DIRECTIONS FOR THIS TASK
Pull out every line in the data that has the string "cooldown" in it.

** Opening INFORMATION block **

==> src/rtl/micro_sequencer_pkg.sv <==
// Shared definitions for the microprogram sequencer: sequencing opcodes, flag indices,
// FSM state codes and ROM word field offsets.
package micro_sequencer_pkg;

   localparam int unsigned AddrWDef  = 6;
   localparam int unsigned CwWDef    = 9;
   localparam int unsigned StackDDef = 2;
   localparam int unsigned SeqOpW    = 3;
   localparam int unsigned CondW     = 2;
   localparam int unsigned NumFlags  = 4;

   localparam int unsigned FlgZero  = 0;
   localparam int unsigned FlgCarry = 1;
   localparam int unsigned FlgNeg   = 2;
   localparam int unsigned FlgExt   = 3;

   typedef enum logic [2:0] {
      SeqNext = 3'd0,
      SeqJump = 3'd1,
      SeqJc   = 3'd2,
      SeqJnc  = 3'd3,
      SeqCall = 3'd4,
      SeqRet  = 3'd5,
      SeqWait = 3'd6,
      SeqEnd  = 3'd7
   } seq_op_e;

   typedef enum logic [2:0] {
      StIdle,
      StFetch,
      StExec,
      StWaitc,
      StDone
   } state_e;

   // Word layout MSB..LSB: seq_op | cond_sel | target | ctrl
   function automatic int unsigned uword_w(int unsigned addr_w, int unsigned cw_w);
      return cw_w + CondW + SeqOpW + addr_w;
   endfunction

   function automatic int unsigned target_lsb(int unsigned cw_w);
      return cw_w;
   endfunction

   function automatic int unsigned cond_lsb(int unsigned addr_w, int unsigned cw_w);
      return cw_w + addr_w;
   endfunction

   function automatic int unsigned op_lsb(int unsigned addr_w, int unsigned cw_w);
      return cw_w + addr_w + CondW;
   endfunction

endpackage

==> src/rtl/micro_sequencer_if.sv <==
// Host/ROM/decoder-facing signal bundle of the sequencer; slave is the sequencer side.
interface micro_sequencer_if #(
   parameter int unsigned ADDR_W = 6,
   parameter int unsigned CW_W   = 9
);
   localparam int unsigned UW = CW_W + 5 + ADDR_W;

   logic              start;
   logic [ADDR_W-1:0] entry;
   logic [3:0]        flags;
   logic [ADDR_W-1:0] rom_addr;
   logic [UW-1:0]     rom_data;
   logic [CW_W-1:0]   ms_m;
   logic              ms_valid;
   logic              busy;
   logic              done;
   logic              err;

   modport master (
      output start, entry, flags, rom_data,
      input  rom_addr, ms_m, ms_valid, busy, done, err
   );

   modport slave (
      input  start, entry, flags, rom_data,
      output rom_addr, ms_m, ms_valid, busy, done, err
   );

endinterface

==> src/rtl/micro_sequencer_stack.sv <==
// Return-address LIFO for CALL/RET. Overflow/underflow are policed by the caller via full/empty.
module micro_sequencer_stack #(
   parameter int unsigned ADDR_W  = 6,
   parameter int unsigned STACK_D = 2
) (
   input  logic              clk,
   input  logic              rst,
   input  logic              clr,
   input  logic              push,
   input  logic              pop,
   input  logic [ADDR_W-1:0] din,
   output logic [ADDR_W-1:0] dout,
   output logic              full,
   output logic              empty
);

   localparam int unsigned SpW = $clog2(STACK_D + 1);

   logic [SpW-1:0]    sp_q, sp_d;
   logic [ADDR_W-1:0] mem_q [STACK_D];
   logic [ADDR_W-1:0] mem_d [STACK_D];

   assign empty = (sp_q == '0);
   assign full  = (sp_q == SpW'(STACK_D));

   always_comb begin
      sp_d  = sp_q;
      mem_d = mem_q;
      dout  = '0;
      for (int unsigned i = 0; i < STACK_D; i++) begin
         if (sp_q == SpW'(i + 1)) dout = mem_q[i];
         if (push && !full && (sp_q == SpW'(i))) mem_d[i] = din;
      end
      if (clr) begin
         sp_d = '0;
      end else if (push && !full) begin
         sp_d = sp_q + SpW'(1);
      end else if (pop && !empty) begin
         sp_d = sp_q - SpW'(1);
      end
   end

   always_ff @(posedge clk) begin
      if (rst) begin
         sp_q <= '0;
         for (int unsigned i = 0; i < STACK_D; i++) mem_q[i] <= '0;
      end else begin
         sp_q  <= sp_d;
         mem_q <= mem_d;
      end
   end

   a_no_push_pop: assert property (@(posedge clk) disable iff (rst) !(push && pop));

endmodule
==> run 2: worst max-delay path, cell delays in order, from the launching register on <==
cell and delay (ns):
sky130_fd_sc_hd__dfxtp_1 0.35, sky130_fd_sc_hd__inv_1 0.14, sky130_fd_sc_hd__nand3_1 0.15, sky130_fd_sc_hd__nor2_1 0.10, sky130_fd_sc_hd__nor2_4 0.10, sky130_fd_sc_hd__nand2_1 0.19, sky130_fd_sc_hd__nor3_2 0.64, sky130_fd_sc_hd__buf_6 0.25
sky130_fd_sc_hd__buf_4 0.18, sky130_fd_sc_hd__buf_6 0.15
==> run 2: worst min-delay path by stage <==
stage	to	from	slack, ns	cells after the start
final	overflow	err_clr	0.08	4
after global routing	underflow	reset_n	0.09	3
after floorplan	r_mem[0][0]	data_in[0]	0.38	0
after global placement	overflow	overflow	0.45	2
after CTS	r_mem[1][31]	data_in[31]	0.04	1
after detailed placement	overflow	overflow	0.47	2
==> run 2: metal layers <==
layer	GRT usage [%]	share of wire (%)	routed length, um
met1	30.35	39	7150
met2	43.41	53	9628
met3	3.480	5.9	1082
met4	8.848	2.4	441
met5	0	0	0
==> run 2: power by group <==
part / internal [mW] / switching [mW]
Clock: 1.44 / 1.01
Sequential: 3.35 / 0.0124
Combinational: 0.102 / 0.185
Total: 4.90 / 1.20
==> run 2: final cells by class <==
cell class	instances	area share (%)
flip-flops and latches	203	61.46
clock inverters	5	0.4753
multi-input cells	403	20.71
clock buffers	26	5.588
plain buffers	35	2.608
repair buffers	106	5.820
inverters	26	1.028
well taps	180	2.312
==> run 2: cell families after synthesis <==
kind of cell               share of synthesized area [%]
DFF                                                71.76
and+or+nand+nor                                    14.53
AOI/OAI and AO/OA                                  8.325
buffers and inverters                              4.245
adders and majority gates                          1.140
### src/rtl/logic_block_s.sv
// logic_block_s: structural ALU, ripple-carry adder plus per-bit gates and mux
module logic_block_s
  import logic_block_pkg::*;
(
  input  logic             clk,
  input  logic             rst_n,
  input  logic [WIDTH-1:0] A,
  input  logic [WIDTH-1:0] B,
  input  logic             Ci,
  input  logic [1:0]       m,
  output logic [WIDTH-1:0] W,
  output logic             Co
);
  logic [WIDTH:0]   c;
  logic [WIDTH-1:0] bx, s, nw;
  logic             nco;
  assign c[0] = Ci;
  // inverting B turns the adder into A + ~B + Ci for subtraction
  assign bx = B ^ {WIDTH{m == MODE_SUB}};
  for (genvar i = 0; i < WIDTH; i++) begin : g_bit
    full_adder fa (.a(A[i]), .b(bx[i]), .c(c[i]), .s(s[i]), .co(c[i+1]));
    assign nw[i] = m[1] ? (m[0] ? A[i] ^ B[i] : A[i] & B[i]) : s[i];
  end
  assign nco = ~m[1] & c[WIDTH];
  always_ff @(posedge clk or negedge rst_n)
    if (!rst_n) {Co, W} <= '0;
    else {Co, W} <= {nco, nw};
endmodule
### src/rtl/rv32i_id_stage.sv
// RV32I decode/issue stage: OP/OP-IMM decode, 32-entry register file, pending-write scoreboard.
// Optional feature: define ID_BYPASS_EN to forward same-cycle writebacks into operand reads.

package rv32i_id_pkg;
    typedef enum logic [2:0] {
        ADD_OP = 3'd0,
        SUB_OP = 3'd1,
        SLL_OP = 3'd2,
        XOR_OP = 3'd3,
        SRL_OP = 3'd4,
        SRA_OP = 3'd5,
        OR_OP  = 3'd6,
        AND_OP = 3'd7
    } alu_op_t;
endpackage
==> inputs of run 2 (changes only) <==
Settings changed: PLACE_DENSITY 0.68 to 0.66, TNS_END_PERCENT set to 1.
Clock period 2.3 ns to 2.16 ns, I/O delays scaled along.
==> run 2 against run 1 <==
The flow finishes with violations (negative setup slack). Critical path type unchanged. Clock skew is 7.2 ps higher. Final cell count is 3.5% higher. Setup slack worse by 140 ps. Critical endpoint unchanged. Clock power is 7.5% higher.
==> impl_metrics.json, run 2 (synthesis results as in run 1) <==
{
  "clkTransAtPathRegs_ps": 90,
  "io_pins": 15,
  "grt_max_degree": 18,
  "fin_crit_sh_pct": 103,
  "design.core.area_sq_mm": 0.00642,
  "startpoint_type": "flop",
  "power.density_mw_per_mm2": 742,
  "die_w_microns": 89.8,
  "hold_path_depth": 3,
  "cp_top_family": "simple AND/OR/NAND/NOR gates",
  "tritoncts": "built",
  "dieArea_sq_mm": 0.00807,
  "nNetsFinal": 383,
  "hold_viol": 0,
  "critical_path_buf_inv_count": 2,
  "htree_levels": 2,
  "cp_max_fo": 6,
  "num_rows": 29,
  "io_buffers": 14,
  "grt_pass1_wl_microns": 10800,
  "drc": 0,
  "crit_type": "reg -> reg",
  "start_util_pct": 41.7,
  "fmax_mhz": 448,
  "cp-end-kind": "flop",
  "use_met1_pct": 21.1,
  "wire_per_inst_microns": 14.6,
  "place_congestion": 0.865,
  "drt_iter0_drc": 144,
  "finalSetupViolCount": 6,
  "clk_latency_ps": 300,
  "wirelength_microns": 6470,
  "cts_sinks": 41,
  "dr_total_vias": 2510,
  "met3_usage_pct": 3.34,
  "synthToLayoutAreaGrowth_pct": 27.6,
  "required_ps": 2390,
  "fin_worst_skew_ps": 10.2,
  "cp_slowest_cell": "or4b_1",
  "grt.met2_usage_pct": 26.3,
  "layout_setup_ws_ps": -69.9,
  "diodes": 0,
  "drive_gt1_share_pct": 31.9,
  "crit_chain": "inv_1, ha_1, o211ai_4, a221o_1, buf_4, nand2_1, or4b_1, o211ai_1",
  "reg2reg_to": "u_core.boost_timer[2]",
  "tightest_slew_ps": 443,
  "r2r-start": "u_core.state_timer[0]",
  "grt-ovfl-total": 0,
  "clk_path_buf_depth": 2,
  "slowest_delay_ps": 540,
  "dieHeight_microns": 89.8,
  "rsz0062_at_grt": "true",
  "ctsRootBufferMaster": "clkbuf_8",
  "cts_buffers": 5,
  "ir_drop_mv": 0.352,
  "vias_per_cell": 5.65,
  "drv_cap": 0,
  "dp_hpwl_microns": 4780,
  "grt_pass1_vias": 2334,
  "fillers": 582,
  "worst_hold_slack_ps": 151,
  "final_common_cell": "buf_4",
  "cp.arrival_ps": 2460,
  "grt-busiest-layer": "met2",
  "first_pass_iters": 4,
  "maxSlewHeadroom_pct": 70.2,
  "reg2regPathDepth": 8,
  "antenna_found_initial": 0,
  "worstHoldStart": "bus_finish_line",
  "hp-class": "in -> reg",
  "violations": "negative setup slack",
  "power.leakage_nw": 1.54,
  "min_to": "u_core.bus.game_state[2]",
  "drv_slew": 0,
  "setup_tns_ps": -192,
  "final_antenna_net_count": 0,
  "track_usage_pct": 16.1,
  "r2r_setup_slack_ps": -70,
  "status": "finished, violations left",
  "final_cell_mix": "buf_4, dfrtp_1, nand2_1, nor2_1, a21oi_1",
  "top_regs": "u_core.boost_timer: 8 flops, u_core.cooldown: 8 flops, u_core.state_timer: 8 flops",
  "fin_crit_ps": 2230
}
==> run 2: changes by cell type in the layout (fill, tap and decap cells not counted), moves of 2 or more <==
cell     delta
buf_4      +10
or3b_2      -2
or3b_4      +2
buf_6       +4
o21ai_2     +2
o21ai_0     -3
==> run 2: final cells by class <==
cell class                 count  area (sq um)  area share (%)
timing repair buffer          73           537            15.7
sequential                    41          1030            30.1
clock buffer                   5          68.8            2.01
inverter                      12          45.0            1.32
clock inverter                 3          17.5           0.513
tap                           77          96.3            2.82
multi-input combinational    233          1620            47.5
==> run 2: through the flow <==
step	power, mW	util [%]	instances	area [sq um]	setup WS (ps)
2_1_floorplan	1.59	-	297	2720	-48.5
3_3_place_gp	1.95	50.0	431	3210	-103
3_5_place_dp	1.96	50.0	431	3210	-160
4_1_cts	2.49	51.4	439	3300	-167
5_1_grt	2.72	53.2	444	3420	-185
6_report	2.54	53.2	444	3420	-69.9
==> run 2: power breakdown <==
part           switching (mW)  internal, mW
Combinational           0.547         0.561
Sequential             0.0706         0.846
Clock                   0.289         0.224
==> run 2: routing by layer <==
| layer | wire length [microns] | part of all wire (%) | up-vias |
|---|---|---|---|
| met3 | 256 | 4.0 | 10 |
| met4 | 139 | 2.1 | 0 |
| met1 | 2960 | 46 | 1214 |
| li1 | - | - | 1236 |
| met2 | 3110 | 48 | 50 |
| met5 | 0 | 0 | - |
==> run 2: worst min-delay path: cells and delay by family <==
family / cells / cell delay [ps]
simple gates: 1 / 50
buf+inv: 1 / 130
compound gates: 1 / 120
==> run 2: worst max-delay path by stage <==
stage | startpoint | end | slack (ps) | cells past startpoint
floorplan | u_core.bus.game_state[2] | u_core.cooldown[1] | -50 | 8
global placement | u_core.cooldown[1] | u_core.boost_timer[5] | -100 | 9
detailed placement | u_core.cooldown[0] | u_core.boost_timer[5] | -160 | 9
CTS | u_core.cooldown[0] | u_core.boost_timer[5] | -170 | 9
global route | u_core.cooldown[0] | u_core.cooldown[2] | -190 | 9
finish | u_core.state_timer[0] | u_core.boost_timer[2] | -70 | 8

** Closing INFORMATION block **

TASK SOLUTION
  "top_regs": "u_core.boost_timer: 8 flops, u_core.cooldown: 8 flops, u_core.state_timer: 8 flops",
floorplan | u_core.bus.game_state[2] | u_core.cooldown[1] | -50 | 8
global placement | u_core.cooldown[1] | u_core.boost_timer[5] | -100 | 9
detailed placement | u_core.cooldown[0] | u_core.boost_timer[5] | -160 | 9
CTS | u_core.cooldown[0] | u_core.boost_timer[5] | -170 | 9
global route | u_core.cooldown[0] | u_core.cooldown[2] | -190 | 9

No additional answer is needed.